==== Excerpted records

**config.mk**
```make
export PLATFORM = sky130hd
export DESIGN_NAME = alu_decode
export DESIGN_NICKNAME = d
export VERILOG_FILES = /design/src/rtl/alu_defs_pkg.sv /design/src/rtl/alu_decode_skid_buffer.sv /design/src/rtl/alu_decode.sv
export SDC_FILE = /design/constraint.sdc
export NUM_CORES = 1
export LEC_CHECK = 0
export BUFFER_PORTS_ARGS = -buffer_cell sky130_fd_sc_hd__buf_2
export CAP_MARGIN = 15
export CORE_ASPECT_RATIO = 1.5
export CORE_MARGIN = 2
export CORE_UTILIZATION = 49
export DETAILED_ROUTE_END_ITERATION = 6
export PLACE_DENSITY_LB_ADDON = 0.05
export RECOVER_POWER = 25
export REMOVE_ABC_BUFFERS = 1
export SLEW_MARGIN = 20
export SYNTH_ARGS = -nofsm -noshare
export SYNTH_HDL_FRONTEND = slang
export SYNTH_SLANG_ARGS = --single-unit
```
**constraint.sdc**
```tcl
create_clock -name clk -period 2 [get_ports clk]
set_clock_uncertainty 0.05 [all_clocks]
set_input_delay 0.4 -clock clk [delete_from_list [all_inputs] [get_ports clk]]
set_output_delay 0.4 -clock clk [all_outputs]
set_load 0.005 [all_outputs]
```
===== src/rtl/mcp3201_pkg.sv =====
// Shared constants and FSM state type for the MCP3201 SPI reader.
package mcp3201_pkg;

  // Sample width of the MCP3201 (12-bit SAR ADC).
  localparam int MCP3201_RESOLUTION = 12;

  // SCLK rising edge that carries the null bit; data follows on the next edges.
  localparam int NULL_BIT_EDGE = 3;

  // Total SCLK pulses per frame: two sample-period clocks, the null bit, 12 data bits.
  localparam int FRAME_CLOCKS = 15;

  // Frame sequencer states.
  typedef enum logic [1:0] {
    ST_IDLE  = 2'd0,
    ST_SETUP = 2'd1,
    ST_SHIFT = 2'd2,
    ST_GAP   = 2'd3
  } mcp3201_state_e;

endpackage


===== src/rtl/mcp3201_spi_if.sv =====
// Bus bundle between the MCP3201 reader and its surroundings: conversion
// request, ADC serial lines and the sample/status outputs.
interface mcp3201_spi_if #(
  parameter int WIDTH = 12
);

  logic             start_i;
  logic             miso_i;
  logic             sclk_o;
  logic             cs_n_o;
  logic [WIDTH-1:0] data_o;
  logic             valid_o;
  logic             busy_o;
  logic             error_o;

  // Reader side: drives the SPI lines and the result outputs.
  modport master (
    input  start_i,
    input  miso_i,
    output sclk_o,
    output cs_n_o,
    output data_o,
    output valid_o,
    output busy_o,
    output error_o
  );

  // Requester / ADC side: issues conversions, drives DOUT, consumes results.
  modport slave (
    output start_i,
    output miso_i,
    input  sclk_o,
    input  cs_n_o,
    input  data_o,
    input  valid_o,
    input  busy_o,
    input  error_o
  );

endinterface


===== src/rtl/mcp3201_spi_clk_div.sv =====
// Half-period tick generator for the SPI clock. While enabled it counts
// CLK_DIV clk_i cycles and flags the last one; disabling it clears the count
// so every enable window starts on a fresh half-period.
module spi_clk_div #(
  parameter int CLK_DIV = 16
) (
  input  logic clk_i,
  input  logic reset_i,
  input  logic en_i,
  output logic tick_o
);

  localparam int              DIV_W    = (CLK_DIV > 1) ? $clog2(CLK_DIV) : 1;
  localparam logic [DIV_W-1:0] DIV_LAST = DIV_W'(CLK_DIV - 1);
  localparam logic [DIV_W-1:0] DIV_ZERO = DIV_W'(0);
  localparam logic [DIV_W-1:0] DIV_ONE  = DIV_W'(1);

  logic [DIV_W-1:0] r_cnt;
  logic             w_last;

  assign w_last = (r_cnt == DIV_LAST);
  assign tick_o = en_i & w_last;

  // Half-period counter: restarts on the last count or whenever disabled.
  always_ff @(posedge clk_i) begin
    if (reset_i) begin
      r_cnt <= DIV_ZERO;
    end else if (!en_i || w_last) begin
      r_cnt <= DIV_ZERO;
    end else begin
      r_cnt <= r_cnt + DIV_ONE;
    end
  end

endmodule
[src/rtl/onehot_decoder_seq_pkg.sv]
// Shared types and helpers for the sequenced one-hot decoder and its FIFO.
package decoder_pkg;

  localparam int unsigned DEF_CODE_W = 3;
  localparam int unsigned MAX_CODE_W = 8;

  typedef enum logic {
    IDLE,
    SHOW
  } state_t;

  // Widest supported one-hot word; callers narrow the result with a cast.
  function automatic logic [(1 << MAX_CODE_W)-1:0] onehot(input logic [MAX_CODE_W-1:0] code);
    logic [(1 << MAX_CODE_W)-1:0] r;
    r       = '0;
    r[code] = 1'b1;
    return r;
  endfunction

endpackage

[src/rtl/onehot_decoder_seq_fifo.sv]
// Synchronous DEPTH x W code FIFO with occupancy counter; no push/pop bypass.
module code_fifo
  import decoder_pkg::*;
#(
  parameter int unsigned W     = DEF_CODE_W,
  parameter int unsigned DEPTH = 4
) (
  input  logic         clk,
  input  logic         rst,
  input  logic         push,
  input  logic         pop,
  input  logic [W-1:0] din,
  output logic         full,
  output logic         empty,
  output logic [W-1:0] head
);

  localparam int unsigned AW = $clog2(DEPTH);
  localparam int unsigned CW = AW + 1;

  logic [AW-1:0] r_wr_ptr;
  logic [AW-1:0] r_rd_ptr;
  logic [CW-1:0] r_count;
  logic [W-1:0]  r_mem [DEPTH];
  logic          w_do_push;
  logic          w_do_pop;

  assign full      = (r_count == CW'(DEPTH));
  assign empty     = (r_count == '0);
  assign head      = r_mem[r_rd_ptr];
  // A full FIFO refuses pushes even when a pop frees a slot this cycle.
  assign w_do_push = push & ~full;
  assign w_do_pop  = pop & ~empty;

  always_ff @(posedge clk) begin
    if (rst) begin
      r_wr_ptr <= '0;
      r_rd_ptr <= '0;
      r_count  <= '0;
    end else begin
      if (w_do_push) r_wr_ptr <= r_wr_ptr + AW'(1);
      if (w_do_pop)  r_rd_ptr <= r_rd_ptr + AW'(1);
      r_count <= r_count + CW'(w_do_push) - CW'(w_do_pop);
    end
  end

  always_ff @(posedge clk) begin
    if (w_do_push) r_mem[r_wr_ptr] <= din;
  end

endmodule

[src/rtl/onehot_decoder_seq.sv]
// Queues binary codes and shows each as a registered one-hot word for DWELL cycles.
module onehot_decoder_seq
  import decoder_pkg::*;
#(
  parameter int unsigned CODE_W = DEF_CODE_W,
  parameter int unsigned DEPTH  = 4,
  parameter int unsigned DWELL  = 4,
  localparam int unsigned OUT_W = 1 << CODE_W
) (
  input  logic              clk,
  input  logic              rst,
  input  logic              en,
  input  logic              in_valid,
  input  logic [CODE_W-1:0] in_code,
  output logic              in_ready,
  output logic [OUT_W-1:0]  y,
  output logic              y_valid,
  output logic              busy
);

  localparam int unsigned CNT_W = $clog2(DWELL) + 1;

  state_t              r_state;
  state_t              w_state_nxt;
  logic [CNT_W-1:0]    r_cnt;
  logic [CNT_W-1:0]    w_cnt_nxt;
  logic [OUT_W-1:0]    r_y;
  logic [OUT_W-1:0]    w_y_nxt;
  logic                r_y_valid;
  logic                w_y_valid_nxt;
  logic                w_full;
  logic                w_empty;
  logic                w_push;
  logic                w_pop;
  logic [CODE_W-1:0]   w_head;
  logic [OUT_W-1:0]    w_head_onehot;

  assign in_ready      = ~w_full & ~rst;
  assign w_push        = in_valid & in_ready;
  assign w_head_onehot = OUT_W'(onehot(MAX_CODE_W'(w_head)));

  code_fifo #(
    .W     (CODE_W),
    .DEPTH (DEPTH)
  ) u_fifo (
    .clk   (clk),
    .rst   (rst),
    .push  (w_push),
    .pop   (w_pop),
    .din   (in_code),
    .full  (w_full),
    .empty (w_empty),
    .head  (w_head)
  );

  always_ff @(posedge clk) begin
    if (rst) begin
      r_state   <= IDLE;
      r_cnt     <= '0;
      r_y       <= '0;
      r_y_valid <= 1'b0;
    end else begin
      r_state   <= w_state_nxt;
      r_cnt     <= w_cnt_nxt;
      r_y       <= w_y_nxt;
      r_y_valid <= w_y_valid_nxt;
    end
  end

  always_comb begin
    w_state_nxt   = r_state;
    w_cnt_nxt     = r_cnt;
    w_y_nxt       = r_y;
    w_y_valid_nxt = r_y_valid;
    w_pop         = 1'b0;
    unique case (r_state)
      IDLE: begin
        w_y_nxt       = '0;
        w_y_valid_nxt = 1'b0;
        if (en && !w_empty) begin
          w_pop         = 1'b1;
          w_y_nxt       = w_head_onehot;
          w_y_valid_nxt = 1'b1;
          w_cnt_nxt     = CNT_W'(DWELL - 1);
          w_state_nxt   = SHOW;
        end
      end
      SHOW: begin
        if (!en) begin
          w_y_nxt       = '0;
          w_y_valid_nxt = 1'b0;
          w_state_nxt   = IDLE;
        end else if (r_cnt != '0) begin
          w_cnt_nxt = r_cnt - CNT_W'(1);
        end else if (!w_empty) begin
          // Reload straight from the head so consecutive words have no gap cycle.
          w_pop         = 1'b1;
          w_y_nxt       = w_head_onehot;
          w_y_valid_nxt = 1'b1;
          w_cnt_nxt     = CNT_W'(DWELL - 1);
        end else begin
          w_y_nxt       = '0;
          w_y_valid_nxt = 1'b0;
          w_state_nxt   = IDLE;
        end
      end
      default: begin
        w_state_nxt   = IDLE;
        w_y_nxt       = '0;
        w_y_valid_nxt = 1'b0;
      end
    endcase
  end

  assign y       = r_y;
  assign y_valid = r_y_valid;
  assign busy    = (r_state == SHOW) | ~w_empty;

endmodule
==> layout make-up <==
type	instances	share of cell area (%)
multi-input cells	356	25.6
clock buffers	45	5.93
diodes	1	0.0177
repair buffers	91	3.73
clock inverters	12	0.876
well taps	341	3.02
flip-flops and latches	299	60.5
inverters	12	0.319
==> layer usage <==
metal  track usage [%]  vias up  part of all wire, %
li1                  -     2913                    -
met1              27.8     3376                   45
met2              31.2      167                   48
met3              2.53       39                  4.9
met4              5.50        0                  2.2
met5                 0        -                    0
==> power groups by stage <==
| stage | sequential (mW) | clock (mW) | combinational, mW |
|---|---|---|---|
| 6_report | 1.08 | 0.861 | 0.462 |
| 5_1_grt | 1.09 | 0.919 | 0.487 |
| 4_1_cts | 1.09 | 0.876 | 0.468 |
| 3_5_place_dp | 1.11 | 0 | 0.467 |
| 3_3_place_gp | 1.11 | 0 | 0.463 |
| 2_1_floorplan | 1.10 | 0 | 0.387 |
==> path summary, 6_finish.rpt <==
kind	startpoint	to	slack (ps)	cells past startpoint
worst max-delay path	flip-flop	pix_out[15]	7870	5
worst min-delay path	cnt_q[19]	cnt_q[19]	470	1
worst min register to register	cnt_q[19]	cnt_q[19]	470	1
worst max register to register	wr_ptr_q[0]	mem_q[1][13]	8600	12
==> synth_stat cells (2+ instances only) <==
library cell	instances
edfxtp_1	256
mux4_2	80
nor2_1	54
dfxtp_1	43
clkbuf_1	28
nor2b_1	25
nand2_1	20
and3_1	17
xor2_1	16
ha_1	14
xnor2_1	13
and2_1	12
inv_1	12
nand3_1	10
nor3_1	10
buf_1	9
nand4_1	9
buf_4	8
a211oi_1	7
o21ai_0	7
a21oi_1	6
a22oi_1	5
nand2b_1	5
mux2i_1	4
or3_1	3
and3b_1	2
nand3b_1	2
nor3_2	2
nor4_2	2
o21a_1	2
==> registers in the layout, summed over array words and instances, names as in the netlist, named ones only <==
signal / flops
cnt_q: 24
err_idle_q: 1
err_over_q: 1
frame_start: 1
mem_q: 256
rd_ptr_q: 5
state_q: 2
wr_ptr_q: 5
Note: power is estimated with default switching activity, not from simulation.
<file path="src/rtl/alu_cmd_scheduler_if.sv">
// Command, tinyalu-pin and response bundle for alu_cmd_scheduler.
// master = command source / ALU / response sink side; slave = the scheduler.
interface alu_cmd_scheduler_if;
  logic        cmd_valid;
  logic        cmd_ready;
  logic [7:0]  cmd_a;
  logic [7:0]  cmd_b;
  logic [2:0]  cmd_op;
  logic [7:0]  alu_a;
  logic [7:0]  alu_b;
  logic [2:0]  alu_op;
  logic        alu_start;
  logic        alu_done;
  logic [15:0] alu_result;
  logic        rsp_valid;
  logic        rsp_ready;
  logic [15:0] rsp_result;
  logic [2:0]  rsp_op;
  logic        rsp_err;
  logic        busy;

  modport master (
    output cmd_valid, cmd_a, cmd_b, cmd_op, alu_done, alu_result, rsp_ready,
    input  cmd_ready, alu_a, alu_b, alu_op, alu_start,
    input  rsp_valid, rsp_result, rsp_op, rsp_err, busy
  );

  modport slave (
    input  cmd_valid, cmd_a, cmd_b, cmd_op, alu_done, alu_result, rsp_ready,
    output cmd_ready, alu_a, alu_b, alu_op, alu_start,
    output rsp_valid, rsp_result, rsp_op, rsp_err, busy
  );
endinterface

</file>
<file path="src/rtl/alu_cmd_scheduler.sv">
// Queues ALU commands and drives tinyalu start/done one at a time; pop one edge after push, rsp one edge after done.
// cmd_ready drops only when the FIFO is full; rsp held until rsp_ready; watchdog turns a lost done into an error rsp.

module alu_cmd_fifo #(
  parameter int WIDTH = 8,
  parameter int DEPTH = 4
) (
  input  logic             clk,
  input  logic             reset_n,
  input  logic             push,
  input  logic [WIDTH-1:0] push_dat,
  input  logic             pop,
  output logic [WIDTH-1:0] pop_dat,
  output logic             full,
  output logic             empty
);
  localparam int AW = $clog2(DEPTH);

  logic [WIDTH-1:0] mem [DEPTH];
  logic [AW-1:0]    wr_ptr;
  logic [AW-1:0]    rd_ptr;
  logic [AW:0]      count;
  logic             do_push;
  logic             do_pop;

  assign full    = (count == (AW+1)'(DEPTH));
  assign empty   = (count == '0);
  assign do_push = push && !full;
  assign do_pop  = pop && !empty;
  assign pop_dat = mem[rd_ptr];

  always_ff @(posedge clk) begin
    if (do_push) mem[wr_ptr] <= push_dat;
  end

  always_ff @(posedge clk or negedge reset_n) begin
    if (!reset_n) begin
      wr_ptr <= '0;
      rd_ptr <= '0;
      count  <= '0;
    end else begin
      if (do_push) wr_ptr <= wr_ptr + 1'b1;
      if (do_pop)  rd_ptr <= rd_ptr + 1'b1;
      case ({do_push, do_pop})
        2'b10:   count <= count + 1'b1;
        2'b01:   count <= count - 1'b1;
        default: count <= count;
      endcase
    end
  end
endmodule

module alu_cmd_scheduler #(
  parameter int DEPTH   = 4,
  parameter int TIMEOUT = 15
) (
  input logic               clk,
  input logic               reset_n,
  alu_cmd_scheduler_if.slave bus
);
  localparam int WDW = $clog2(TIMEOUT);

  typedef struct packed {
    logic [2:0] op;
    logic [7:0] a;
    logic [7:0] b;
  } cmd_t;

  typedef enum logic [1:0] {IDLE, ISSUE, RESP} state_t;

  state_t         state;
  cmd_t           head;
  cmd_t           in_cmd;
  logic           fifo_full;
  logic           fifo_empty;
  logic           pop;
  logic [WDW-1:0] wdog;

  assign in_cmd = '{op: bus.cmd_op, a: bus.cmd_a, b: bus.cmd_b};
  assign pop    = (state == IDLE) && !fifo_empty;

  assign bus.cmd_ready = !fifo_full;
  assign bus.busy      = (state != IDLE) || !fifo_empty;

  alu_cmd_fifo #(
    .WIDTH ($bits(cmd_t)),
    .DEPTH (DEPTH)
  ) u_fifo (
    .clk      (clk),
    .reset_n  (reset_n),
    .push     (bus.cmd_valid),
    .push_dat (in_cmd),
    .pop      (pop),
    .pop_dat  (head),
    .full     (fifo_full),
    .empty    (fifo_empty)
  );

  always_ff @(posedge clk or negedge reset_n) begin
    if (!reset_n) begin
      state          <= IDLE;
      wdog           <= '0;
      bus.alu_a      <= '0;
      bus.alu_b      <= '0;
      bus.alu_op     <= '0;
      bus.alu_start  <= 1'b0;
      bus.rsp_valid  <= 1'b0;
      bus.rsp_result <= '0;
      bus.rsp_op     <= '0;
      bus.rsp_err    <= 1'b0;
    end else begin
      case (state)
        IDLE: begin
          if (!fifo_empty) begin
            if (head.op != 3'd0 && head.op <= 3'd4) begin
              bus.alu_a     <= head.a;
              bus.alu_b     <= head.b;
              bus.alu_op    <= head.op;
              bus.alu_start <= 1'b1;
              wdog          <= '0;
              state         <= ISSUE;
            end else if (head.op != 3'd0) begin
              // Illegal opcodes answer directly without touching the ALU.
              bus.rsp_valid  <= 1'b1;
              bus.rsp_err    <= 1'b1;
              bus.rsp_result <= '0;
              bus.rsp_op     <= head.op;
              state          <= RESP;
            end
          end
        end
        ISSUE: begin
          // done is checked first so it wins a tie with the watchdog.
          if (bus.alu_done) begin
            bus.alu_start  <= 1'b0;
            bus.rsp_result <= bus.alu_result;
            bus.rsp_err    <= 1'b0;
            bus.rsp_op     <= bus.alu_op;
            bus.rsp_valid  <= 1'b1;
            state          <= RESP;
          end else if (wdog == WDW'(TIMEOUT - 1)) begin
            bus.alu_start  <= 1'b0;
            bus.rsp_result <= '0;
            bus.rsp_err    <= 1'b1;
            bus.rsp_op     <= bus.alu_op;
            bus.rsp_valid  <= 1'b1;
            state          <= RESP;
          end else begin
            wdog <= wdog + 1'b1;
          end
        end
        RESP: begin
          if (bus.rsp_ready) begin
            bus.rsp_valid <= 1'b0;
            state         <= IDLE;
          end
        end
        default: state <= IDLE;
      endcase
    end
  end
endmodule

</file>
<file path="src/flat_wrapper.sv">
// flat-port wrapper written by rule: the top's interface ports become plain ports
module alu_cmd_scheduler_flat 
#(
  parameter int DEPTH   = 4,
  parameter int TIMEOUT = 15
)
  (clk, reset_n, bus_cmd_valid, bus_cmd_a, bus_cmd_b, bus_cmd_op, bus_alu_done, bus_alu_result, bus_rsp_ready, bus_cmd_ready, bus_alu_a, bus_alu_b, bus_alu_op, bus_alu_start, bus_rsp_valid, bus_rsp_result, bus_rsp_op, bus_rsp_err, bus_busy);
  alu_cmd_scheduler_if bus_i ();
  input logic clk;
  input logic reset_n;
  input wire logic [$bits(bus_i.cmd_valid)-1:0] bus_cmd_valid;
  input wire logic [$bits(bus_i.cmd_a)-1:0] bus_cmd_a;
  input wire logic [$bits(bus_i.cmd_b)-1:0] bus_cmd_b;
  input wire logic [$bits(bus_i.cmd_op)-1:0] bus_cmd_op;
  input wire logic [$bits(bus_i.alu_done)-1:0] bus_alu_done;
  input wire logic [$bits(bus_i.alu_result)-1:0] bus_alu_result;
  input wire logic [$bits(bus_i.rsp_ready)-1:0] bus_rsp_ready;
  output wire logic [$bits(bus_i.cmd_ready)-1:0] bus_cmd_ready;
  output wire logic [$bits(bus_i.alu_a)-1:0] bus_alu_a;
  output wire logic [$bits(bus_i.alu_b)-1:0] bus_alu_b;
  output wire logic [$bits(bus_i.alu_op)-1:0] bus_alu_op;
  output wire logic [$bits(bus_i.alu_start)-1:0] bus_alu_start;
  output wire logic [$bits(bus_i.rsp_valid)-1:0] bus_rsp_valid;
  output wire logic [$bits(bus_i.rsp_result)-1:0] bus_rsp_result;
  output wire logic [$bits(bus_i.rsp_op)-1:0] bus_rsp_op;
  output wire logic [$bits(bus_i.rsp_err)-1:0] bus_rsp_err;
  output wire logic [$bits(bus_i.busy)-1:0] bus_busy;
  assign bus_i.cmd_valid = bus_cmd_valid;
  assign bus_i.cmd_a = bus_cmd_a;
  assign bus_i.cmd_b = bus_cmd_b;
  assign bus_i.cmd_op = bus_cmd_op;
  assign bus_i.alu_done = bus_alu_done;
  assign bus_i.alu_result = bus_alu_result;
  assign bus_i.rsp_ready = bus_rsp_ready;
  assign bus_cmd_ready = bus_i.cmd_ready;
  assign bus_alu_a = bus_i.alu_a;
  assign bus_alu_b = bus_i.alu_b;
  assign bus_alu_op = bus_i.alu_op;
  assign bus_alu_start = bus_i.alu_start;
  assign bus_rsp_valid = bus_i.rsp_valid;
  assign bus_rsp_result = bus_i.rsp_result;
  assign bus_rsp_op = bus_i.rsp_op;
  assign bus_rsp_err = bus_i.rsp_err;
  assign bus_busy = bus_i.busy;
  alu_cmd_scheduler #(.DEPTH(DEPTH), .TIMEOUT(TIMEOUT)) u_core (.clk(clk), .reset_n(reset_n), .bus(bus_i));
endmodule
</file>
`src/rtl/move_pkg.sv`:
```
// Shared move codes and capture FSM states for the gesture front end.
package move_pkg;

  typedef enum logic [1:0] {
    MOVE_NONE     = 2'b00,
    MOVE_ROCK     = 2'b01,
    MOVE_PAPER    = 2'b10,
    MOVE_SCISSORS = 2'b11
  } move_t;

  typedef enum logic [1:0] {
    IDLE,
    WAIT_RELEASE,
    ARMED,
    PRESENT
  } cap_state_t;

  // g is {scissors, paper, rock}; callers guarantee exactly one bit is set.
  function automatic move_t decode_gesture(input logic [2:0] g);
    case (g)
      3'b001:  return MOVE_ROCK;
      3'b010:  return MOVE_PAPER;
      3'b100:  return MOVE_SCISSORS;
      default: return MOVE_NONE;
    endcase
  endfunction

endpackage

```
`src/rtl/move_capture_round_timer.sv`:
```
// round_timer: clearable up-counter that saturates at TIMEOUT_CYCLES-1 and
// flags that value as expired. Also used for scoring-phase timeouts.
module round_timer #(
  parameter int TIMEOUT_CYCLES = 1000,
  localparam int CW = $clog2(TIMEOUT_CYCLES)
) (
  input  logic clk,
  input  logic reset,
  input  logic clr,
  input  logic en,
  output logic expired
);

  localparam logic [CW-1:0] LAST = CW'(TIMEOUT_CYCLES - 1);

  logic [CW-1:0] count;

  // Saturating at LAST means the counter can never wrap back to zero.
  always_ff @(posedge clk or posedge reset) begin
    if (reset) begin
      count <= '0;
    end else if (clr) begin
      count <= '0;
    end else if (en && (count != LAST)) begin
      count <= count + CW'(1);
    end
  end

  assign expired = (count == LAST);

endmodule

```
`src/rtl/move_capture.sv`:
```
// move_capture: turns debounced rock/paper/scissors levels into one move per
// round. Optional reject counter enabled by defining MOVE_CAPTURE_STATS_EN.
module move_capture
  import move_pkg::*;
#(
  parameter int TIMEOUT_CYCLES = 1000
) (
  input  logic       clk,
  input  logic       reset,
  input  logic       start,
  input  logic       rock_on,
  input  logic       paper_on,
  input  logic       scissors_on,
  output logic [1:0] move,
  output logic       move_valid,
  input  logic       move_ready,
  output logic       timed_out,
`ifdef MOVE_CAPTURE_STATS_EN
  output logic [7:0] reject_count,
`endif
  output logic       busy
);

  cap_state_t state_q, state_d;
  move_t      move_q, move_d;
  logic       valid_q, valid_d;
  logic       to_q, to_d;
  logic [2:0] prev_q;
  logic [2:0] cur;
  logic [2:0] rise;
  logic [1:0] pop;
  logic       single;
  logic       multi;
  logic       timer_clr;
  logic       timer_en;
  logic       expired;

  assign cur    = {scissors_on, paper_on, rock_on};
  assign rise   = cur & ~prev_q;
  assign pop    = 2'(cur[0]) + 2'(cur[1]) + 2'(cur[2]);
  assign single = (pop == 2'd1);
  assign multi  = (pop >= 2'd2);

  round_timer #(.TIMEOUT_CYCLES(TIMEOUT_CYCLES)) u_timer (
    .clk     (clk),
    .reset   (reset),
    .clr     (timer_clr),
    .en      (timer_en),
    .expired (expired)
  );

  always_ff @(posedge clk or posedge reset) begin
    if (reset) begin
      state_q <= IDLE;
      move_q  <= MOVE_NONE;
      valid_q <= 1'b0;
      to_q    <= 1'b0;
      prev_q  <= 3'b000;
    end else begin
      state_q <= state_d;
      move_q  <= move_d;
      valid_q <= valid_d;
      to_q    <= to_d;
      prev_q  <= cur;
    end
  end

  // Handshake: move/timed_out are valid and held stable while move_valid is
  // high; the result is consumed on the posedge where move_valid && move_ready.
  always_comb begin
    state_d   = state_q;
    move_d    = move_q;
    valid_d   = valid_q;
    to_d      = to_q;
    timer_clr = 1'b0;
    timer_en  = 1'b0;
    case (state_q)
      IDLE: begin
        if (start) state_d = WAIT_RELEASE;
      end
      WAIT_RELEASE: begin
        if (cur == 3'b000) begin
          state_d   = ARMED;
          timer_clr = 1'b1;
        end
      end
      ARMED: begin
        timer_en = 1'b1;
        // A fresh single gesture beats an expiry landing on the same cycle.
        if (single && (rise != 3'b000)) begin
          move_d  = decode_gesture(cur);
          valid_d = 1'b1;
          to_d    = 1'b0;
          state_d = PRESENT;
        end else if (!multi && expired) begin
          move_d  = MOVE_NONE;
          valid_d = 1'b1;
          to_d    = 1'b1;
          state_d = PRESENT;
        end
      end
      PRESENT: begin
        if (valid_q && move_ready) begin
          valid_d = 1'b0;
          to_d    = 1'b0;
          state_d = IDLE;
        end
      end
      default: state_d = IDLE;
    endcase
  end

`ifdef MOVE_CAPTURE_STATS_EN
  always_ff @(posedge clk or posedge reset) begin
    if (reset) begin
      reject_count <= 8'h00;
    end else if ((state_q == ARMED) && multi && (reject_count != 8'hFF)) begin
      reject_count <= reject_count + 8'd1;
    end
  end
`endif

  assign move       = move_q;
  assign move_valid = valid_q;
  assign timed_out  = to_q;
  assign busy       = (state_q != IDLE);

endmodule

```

========

> [Instructions to follow]: Report how many lines above include "Shared". Nothing else.

> [Answer to this problem]: 3